# SOURCE DATA
***

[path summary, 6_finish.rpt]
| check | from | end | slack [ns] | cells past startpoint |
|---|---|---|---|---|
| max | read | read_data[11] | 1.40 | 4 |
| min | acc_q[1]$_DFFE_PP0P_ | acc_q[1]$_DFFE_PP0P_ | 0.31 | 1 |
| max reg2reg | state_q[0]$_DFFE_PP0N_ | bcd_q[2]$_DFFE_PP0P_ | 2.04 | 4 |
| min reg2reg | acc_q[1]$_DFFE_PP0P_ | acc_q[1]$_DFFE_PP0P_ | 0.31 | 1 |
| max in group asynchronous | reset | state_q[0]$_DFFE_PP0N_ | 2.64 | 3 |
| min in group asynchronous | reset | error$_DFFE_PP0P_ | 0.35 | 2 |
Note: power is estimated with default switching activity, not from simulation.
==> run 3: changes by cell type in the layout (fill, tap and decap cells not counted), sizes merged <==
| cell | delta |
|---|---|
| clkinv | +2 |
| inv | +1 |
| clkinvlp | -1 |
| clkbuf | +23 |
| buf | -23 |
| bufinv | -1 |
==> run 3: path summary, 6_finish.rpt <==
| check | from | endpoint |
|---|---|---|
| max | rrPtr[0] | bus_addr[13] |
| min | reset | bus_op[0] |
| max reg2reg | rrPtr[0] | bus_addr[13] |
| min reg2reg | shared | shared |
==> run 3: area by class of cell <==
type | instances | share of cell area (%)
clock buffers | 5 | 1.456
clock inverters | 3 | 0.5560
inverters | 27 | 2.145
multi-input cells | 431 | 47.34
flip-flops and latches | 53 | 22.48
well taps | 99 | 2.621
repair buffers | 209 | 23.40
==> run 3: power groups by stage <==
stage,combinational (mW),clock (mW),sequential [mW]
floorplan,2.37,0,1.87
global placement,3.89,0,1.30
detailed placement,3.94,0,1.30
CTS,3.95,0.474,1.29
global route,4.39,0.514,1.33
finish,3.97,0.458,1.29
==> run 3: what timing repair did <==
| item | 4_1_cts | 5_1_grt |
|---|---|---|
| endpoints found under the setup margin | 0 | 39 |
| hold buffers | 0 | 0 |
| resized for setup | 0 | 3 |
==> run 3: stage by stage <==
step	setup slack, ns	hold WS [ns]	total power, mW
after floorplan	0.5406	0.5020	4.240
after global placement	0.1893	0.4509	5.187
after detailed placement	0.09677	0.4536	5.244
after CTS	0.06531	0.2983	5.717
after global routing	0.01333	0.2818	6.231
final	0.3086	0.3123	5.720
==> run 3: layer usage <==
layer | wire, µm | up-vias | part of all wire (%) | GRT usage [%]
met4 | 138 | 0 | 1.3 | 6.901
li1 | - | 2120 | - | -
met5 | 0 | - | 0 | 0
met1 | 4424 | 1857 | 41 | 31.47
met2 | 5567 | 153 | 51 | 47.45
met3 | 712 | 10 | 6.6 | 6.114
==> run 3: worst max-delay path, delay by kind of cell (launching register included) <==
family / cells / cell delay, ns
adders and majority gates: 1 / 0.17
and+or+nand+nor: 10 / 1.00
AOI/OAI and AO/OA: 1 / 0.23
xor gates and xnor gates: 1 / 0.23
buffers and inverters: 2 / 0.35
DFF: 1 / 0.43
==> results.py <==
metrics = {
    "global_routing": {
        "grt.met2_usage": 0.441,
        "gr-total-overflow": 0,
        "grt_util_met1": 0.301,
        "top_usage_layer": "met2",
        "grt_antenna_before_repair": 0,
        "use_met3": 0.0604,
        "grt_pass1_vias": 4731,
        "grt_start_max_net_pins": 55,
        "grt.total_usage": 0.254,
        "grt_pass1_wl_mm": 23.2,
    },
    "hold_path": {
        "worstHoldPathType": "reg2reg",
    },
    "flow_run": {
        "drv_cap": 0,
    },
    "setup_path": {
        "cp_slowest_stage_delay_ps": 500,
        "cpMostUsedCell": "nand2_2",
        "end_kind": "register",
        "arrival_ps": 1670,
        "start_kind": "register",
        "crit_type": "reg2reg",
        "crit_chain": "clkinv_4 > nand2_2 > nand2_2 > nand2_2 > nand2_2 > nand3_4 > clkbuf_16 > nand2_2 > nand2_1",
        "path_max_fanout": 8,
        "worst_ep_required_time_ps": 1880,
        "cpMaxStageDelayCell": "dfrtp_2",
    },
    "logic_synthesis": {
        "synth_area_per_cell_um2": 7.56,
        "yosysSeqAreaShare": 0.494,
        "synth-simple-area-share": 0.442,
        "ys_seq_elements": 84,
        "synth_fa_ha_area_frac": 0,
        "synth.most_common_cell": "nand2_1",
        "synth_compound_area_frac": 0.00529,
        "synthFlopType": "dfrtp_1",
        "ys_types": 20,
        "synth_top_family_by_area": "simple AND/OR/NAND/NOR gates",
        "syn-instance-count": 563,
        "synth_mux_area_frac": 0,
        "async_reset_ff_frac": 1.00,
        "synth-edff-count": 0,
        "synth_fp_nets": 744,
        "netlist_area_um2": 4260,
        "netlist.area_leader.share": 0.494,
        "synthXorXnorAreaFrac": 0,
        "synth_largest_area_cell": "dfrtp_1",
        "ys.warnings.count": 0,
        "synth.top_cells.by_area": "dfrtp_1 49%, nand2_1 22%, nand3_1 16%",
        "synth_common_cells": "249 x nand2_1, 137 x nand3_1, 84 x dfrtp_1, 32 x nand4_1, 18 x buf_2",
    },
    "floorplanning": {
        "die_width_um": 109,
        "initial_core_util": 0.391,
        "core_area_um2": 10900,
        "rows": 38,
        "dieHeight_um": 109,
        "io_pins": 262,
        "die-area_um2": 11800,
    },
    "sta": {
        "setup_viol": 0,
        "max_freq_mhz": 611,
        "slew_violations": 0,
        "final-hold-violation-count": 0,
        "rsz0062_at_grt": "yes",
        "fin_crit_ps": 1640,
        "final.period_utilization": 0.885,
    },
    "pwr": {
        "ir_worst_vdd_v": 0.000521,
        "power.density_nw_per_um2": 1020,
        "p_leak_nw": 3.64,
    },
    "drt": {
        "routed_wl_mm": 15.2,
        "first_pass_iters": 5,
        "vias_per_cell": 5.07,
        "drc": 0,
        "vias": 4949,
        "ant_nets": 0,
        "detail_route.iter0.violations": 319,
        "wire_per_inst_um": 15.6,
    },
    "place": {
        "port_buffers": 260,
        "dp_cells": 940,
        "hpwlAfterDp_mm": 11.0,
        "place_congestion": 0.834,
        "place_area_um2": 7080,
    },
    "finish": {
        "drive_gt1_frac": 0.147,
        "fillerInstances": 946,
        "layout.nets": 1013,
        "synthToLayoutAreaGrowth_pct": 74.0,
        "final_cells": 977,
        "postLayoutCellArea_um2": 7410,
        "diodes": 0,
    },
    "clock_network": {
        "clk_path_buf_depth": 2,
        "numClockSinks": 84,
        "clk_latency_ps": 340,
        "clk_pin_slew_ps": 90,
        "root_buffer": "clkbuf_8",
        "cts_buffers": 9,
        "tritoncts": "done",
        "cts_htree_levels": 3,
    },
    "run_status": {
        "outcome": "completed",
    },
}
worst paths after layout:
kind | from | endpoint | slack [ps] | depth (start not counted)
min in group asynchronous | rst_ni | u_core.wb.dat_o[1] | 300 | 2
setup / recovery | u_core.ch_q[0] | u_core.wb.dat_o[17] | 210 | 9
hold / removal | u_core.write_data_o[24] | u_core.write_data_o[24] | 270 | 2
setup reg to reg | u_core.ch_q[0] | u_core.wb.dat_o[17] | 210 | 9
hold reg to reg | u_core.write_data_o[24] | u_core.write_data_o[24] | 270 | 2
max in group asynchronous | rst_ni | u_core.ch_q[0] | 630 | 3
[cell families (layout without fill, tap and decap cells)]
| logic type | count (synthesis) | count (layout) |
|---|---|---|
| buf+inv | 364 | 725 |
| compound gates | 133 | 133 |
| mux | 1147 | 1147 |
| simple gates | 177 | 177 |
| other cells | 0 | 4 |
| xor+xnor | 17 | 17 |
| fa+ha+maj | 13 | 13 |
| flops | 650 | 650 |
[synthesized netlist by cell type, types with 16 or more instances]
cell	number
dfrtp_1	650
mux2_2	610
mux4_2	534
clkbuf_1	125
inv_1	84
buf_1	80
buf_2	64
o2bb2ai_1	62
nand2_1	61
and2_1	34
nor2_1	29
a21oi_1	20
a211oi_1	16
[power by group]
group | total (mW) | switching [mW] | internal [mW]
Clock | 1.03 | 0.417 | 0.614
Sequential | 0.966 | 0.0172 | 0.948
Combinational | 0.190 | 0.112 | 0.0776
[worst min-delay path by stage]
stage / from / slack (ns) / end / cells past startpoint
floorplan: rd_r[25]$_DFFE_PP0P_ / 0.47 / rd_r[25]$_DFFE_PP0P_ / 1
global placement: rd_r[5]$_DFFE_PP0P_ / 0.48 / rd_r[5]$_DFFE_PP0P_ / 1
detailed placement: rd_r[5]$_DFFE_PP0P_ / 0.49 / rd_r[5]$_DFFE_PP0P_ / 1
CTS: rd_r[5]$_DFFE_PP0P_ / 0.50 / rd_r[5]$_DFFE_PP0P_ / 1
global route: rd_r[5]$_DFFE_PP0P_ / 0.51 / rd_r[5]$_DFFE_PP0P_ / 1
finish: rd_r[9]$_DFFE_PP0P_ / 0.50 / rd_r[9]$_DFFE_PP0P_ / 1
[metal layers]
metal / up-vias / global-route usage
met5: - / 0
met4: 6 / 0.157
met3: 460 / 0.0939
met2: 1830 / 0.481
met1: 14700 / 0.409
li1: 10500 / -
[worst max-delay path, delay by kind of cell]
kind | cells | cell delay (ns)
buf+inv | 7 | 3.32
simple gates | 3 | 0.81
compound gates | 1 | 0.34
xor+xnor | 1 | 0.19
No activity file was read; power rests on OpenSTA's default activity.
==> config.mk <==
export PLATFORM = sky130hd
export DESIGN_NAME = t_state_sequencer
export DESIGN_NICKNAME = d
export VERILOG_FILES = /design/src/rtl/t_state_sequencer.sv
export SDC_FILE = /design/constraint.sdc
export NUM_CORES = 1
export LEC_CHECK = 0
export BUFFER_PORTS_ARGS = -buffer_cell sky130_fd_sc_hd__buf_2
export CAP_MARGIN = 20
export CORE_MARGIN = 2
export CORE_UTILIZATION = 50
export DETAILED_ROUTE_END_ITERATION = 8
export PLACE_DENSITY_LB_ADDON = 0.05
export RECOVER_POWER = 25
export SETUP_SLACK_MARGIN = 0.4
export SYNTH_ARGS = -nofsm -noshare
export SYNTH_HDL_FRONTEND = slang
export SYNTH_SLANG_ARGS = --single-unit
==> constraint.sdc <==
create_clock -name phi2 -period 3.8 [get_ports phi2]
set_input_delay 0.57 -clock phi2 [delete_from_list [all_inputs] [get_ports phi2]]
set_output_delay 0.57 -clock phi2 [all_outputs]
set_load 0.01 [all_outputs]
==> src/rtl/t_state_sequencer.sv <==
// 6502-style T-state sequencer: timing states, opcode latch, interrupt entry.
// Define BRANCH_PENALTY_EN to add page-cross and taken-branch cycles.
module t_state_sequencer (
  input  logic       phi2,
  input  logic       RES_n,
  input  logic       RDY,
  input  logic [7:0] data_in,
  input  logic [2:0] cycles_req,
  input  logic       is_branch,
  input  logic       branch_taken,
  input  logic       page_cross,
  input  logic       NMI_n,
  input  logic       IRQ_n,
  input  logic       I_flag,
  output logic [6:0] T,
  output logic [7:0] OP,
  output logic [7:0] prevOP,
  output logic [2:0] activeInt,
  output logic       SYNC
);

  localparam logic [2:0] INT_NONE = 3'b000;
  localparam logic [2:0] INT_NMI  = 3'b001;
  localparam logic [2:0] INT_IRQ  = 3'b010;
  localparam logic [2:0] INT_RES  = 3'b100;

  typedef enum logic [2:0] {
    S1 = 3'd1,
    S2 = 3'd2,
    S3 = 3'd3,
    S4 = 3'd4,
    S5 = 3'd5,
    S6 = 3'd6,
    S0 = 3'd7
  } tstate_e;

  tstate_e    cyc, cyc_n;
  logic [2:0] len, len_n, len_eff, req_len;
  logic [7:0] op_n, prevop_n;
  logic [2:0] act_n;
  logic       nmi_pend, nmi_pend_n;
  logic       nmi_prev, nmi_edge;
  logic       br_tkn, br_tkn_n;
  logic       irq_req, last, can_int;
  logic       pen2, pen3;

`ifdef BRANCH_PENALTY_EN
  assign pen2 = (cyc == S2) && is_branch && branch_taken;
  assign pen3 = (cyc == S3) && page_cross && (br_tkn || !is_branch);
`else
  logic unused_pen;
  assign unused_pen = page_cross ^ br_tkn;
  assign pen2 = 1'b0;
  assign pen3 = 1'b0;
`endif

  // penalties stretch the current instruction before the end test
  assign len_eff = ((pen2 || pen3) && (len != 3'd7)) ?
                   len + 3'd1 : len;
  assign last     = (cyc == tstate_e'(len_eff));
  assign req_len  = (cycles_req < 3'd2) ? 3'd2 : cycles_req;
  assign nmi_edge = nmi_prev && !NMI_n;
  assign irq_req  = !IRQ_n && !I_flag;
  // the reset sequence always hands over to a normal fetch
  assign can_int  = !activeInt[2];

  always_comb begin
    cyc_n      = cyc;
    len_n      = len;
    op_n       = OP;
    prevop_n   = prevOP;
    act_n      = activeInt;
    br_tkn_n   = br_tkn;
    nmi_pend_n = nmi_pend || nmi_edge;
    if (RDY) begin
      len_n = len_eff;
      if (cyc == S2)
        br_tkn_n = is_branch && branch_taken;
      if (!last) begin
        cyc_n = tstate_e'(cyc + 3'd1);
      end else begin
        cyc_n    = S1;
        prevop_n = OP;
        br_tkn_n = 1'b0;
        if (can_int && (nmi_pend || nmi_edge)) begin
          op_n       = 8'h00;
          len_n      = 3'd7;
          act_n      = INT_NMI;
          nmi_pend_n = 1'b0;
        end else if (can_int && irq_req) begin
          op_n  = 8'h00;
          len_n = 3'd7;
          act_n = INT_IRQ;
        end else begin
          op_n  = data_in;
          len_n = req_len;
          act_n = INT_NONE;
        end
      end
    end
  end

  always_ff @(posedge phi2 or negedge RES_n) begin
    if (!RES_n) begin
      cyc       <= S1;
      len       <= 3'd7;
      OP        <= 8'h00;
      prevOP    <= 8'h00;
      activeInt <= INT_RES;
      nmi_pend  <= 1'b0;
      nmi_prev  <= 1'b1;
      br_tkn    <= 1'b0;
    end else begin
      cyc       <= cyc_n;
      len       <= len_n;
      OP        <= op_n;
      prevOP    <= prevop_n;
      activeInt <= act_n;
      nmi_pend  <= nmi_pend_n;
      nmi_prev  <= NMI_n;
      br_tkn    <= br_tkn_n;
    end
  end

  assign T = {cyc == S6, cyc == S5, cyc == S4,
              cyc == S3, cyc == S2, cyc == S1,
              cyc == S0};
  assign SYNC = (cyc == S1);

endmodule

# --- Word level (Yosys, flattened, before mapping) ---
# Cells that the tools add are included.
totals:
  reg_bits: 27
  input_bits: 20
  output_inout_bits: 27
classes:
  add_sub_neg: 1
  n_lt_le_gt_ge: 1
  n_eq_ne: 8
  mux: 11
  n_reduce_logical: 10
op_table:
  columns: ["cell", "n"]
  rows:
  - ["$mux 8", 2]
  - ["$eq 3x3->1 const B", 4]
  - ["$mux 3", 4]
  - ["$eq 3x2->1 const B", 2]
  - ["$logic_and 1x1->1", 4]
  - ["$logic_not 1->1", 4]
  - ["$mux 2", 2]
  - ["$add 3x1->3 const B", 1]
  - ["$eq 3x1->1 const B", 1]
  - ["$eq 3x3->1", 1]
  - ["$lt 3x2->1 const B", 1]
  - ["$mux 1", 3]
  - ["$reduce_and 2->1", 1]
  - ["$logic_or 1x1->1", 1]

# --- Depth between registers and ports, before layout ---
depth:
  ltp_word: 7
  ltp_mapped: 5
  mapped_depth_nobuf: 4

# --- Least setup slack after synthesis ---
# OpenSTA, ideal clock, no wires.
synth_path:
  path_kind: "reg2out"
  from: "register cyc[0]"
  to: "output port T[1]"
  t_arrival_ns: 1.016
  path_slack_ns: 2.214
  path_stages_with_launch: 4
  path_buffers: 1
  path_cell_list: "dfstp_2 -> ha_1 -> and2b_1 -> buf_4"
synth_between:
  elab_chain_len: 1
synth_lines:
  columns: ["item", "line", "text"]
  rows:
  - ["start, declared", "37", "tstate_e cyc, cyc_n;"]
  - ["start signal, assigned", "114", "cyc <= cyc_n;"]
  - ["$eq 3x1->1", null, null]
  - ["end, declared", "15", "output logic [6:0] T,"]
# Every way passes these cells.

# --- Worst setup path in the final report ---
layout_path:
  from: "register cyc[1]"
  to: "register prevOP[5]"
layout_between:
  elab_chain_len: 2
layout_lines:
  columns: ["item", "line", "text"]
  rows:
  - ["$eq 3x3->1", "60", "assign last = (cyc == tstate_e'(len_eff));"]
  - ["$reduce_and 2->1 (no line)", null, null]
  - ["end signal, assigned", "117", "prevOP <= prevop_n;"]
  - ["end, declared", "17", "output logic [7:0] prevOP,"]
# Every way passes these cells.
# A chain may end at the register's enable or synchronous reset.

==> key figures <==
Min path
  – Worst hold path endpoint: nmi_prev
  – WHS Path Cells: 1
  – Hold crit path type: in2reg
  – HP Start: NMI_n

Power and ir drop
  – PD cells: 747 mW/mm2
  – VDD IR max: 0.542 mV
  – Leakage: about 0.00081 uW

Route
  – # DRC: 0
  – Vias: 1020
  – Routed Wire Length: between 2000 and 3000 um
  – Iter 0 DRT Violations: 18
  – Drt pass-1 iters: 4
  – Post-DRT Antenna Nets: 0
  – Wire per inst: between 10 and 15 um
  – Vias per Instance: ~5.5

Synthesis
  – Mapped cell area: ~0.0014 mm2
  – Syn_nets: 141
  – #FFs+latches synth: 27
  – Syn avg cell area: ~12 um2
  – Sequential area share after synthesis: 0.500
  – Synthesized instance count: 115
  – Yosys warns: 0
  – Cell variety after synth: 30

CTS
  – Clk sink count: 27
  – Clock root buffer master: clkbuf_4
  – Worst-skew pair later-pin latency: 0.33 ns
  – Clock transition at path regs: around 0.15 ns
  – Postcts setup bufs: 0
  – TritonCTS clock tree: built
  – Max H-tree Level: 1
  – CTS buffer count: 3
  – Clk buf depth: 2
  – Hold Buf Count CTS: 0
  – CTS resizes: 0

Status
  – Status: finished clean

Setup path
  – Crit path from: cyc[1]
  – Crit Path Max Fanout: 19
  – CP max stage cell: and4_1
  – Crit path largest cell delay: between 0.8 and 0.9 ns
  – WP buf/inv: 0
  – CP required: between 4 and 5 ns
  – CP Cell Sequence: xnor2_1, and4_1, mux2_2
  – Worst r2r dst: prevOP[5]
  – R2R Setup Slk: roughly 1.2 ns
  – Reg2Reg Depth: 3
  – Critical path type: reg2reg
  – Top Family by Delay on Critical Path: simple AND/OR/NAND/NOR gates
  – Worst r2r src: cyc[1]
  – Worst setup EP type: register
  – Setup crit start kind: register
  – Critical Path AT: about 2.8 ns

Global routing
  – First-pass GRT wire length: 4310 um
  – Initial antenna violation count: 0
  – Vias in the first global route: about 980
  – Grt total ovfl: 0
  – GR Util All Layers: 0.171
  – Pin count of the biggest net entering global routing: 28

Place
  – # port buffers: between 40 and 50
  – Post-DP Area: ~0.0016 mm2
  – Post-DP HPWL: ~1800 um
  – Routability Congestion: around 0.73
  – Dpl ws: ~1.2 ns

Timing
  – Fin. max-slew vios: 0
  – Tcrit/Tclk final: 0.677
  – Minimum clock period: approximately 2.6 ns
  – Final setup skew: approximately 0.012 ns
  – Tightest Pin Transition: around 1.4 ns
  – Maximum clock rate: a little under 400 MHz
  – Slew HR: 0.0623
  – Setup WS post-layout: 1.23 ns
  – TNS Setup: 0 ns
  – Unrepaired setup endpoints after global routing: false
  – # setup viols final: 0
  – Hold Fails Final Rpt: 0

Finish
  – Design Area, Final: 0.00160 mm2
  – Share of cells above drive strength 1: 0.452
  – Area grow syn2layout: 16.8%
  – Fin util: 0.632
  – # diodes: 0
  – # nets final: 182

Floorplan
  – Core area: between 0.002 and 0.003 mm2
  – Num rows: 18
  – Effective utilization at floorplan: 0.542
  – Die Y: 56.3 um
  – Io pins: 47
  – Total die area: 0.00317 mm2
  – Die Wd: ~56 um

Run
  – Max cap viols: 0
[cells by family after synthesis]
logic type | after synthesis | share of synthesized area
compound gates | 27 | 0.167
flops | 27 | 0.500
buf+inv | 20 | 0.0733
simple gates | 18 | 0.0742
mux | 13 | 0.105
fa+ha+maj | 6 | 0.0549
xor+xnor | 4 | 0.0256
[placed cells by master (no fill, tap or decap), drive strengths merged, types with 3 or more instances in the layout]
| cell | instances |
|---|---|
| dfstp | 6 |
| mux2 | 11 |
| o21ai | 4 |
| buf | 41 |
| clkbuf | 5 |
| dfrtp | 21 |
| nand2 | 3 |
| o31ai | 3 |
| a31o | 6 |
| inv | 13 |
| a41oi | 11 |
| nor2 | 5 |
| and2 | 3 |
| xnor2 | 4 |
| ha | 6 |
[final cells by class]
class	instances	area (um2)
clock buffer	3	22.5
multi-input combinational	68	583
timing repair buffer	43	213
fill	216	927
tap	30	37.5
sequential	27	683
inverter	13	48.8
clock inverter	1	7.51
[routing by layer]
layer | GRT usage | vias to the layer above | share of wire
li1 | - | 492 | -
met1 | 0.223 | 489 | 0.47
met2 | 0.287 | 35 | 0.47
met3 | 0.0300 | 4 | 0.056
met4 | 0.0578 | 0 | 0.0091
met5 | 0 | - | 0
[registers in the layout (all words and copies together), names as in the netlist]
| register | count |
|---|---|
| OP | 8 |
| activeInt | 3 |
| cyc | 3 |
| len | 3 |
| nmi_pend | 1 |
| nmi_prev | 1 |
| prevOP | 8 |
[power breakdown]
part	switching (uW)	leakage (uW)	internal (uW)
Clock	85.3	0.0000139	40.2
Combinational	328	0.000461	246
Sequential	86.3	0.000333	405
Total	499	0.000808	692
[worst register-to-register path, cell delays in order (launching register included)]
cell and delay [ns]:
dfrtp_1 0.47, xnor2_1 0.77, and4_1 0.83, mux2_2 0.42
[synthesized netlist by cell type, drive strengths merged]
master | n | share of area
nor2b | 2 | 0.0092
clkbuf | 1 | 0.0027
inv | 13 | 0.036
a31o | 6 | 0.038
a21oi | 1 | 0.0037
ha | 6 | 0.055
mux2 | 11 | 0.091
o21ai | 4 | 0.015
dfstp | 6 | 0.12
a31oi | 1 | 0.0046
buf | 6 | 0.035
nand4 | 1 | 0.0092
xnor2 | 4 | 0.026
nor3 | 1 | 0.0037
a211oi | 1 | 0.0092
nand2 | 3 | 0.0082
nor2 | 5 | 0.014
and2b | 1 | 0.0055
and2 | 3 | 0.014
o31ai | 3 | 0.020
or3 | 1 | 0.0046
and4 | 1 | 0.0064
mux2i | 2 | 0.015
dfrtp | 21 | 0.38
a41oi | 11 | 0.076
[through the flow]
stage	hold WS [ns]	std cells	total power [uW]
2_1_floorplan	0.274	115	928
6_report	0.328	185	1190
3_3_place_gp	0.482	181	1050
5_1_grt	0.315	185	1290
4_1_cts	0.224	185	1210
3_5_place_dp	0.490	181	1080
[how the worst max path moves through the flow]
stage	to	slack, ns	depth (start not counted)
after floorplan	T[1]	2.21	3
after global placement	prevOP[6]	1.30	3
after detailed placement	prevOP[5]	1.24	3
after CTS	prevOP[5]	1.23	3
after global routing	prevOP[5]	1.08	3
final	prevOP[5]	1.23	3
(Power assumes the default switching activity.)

***

# DIRECTIONS FOR THIS TASK
Copy the lines that hold the word "rrPtr". Take them from the records above.

# ANSWER TO THIS EXERCISE
| max | rrPtr[0] | bus_addr[13] |
| max reg2reg | rrPtr[0] | bus_addr[13] |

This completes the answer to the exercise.